→ **What is expected**
Find the lines of the listing that contain the string "Bufs", and return them.
Content starts
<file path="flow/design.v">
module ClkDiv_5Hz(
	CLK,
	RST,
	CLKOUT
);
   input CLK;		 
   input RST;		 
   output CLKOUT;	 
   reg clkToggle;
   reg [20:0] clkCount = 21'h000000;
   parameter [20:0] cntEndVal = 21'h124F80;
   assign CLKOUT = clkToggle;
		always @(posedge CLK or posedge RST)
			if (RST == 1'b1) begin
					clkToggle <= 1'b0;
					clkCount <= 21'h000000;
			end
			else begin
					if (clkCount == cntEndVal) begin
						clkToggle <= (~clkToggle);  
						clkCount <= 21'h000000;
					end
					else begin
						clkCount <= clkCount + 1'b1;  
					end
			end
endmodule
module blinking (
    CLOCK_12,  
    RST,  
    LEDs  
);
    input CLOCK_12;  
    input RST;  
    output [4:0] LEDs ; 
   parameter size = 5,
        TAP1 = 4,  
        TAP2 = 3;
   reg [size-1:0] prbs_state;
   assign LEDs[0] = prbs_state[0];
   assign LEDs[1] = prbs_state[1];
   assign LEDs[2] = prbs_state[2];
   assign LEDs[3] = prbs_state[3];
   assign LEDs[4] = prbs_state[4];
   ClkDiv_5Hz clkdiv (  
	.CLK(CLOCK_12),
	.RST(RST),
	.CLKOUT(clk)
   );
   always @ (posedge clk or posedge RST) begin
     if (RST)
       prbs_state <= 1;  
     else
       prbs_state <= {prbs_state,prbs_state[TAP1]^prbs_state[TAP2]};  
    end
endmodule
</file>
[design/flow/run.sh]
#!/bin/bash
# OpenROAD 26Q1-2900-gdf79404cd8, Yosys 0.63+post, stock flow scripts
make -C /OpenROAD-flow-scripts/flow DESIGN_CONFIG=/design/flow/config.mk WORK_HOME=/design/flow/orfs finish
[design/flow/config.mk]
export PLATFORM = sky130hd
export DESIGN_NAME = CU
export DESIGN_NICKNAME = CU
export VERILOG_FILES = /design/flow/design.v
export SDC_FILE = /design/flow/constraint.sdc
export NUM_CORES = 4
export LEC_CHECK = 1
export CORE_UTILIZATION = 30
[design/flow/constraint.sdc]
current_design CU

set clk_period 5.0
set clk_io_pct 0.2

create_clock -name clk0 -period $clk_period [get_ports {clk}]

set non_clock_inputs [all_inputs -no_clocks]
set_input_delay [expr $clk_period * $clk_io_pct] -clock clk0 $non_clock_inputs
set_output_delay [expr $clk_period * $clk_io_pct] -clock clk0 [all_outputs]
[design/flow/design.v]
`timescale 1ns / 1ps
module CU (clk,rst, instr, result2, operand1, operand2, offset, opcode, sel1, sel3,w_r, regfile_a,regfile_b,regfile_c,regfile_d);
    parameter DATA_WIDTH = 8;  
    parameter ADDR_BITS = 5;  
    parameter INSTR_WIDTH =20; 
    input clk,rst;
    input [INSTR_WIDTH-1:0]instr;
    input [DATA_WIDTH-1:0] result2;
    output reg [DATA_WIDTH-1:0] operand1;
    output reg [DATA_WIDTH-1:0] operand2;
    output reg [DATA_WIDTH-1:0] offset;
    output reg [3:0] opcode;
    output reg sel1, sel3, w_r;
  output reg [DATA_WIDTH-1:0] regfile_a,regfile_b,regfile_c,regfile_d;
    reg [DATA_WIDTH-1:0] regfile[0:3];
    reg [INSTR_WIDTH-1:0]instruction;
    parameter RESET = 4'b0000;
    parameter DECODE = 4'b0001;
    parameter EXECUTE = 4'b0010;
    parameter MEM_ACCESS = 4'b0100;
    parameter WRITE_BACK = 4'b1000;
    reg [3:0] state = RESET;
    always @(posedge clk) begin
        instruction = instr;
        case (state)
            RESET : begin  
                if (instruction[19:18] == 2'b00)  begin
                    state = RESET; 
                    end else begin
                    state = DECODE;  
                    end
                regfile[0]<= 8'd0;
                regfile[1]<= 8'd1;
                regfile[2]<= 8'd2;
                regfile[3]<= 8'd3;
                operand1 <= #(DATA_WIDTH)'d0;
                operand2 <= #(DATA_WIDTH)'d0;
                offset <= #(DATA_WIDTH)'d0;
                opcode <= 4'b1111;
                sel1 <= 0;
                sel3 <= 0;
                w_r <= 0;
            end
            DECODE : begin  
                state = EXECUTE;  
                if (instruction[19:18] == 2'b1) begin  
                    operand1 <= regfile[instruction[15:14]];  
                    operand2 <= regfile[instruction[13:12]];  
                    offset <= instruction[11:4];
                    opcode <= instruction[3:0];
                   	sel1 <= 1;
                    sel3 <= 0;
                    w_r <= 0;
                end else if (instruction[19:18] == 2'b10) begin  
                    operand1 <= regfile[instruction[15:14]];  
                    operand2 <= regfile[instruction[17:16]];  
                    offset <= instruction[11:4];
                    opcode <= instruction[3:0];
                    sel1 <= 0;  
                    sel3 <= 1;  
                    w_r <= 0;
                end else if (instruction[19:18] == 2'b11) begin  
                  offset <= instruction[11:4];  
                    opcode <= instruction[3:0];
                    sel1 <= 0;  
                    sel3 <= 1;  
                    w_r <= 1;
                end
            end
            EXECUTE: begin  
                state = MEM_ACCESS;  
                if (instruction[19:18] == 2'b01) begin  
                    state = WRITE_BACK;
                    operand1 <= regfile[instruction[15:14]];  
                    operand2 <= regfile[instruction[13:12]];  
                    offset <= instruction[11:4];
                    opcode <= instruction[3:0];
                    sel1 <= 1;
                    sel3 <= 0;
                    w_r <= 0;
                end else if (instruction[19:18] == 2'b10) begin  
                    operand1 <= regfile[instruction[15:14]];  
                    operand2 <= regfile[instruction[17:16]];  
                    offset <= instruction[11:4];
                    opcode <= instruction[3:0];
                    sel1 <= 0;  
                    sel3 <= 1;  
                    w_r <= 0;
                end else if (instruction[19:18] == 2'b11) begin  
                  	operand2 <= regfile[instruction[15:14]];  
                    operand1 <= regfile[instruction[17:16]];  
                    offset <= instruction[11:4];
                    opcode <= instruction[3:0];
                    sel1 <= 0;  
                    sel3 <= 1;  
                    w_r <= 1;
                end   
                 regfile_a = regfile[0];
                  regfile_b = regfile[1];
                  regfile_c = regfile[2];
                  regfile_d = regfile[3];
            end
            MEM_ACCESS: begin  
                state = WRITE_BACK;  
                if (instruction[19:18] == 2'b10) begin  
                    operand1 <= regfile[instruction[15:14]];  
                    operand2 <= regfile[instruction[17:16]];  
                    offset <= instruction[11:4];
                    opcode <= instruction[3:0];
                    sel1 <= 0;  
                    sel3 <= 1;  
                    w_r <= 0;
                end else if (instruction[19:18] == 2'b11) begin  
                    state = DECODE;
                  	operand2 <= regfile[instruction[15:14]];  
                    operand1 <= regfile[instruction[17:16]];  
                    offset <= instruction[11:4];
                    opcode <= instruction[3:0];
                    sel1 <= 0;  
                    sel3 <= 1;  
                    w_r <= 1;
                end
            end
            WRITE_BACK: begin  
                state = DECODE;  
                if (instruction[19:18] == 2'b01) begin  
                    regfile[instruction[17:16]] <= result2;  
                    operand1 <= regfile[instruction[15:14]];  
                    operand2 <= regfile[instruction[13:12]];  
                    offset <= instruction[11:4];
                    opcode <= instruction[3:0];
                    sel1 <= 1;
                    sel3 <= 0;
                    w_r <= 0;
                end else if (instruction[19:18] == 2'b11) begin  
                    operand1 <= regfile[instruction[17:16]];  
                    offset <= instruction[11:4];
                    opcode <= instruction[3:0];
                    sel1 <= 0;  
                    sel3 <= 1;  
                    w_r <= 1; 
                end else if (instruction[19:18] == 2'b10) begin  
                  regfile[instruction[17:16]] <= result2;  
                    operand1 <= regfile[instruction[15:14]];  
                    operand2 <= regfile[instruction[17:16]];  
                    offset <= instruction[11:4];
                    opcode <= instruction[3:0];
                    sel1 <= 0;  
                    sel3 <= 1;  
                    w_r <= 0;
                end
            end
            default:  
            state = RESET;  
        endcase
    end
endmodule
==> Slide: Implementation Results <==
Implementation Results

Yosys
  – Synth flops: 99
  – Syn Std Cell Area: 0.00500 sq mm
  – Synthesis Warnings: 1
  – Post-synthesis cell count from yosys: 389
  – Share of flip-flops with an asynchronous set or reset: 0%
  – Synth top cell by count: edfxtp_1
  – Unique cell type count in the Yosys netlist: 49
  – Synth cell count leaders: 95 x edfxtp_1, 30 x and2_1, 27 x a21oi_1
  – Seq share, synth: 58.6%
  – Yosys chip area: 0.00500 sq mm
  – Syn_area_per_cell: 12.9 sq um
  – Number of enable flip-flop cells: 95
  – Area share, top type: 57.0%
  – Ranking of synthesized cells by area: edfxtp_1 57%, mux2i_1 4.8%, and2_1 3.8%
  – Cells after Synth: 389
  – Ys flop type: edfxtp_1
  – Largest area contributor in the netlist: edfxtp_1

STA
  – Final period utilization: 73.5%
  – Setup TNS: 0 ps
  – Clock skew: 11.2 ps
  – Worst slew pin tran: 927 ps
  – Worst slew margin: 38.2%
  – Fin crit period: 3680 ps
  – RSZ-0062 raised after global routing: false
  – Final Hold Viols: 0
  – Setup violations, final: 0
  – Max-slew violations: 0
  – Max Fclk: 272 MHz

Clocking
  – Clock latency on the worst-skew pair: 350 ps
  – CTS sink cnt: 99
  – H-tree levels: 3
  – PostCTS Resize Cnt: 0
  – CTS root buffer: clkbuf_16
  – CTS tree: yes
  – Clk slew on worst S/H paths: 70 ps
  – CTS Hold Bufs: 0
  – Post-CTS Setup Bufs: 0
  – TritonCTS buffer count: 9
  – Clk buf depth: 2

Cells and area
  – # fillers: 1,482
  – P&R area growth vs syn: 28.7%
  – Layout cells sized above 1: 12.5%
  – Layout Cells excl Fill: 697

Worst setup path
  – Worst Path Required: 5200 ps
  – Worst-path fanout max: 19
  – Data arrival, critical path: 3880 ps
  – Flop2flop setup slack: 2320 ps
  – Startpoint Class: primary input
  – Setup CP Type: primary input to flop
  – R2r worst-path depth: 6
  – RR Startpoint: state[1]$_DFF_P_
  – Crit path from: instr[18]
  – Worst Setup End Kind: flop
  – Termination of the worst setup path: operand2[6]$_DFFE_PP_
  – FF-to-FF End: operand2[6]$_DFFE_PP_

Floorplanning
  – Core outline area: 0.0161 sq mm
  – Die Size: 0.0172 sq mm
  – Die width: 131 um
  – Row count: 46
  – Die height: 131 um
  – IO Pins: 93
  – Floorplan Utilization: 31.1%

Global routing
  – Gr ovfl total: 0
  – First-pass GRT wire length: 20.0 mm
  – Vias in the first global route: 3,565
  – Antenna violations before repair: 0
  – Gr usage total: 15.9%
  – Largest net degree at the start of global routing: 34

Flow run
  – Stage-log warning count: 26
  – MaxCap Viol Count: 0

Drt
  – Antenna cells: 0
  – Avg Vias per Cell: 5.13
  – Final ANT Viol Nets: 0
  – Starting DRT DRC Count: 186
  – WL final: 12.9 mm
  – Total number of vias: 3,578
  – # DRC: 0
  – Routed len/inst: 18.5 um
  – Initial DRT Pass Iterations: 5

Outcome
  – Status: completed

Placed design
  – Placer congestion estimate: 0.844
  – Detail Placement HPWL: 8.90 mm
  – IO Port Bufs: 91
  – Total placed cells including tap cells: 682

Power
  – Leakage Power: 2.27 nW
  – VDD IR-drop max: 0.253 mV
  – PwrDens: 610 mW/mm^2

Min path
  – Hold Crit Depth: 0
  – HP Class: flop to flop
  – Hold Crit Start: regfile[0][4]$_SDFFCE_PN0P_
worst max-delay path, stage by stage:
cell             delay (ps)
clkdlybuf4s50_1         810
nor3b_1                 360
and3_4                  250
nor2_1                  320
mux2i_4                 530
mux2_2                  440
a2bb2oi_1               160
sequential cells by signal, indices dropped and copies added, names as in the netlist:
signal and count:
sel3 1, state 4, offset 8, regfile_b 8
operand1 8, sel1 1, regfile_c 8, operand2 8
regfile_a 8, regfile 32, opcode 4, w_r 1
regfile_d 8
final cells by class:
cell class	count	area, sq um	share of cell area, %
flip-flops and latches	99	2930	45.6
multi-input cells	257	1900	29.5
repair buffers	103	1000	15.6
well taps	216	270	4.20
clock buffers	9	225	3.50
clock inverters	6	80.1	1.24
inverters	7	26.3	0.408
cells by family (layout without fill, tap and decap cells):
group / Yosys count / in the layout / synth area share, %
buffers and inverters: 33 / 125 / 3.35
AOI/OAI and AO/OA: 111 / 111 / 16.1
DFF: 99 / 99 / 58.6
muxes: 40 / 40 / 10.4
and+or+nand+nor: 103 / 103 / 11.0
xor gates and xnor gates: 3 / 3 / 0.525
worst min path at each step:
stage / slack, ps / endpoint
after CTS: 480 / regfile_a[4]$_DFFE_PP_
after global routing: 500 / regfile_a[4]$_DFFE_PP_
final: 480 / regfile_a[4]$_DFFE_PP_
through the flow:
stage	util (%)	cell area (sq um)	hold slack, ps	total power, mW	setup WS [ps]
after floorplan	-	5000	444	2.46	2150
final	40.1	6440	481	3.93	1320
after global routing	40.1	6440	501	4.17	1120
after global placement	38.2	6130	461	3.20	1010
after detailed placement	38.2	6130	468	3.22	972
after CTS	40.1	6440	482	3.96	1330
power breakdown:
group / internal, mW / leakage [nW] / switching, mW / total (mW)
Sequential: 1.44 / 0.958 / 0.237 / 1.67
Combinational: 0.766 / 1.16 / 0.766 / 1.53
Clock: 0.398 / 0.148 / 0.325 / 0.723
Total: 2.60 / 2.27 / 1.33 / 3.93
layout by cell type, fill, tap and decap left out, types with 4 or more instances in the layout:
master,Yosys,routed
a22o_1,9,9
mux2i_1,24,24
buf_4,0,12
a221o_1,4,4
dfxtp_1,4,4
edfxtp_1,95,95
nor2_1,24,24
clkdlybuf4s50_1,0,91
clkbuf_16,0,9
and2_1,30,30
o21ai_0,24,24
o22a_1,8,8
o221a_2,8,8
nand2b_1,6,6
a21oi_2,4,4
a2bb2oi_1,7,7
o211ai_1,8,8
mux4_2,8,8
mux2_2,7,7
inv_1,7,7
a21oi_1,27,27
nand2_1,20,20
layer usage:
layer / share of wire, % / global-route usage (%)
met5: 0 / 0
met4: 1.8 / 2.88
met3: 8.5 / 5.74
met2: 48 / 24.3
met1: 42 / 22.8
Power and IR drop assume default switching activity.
Content ends
Content starts
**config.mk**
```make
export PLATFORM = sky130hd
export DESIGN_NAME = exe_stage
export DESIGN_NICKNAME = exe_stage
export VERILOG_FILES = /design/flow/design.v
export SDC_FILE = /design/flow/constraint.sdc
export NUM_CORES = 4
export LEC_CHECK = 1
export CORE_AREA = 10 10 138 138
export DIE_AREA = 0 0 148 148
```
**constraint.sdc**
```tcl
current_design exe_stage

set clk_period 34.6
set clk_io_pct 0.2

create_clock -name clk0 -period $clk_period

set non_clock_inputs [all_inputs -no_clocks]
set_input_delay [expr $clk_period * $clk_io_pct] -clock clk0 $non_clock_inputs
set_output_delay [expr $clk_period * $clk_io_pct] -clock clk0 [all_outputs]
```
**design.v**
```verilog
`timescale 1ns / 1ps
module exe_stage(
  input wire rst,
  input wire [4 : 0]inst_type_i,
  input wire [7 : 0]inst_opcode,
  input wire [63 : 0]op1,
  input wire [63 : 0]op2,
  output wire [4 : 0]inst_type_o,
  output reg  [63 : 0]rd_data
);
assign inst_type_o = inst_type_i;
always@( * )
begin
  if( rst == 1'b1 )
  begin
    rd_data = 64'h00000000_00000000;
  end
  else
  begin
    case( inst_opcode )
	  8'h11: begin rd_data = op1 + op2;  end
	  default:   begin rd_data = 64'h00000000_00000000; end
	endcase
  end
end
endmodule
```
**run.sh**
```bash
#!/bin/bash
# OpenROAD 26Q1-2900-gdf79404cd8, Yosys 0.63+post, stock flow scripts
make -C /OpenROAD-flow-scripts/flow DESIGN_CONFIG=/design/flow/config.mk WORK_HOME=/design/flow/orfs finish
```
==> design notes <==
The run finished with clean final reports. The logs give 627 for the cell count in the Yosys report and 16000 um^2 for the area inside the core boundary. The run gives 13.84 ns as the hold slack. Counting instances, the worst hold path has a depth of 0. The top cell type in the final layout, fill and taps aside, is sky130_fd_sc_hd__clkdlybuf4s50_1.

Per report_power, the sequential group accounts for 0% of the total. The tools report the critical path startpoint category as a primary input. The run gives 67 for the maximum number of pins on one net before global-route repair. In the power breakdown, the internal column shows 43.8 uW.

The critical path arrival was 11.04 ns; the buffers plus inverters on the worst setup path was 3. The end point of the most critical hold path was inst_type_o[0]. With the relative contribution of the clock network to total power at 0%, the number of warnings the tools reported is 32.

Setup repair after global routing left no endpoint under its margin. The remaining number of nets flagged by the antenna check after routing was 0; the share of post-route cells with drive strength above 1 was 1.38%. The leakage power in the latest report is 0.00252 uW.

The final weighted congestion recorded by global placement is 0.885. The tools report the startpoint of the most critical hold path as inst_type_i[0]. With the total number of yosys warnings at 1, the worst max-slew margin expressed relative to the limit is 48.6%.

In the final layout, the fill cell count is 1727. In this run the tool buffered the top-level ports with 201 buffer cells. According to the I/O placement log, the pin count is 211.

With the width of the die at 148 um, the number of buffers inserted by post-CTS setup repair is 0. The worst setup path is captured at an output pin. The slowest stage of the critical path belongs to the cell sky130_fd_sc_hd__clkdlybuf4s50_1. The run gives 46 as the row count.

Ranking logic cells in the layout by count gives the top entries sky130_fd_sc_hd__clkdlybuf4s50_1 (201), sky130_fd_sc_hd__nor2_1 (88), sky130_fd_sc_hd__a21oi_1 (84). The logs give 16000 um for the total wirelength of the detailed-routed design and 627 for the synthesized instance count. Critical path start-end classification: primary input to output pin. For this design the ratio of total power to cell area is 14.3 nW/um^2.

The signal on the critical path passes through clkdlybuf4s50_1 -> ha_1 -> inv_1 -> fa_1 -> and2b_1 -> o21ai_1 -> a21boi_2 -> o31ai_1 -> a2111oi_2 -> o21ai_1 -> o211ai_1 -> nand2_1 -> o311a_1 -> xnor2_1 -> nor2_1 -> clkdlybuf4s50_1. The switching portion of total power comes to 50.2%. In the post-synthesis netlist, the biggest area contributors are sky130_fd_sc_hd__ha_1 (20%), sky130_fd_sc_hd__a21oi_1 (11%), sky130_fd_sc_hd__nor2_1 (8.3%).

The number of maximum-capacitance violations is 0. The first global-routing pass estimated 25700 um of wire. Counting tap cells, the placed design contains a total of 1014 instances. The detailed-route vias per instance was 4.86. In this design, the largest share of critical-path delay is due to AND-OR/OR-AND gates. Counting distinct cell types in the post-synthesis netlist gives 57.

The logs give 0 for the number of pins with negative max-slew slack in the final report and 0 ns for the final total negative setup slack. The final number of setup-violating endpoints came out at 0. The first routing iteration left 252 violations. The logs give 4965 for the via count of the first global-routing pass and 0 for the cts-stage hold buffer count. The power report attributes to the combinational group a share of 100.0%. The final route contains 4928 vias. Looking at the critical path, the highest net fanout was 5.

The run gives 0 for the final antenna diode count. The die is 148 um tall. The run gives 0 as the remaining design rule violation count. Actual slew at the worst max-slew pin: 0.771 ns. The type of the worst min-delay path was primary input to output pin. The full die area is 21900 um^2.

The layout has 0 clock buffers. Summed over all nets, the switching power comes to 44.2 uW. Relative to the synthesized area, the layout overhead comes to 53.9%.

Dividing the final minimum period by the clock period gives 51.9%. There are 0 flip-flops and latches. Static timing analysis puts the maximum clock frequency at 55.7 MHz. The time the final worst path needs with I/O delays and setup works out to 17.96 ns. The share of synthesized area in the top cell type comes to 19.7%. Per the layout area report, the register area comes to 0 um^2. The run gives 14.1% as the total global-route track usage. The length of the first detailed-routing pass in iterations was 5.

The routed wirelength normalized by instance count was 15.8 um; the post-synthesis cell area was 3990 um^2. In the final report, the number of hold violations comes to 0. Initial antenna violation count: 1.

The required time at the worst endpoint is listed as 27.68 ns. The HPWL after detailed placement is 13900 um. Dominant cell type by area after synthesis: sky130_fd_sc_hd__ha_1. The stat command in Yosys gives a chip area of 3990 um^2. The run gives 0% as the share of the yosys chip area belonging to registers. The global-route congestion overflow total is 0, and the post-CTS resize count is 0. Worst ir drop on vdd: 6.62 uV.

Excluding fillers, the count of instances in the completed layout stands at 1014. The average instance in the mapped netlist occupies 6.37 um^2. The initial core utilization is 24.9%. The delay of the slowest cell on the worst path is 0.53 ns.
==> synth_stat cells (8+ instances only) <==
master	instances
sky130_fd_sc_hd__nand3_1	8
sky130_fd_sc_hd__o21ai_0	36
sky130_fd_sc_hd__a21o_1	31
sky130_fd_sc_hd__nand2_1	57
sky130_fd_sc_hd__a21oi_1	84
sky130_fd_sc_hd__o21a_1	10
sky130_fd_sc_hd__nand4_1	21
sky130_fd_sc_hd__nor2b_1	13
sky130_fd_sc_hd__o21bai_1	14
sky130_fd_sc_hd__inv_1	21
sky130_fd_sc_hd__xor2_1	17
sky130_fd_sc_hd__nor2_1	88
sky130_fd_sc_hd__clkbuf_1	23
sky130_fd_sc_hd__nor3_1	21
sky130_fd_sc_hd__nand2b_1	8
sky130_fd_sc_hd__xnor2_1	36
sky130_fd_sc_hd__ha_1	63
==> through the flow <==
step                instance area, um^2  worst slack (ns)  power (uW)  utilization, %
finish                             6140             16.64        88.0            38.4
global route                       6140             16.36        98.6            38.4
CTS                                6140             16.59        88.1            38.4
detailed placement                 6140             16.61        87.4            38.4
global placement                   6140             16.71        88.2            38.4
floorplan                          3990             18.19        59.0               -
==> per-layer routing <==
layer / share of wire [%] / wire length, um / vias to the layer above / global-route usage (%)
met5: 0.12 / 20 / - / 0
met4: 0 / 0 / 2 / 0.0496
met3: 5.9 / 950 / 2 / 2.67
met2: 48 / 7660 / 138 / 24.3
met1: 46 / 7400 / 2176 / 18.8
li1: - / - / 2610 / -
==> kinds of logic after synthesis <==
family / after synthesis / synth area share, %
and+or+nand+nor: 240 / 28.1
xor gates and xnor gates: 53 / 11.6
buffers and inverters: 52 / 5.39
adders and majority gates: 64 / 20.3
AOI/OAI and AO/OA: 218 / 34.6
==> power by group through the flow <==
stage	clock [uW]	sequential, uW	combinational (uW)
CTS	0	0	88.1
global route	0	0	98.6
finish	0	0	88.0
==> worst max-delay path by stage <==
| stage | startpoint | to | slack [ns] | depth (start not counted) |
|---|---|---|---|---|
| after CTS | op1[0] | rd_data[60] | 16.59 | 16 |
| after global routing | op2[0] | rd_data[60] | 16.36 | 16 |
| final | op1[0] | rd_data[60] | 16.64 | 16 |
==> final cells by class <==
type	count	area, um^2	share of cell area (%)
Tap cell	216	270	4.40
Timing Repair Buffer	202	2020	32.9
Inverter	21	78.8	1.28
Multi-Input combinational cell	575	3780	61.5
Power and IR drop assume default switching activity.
Content ends
→ **Written solution**
  – CTS Hold Bufs: 0
  – Post-CTS Setup Bufs: 0
  – IO Port Bufs: 91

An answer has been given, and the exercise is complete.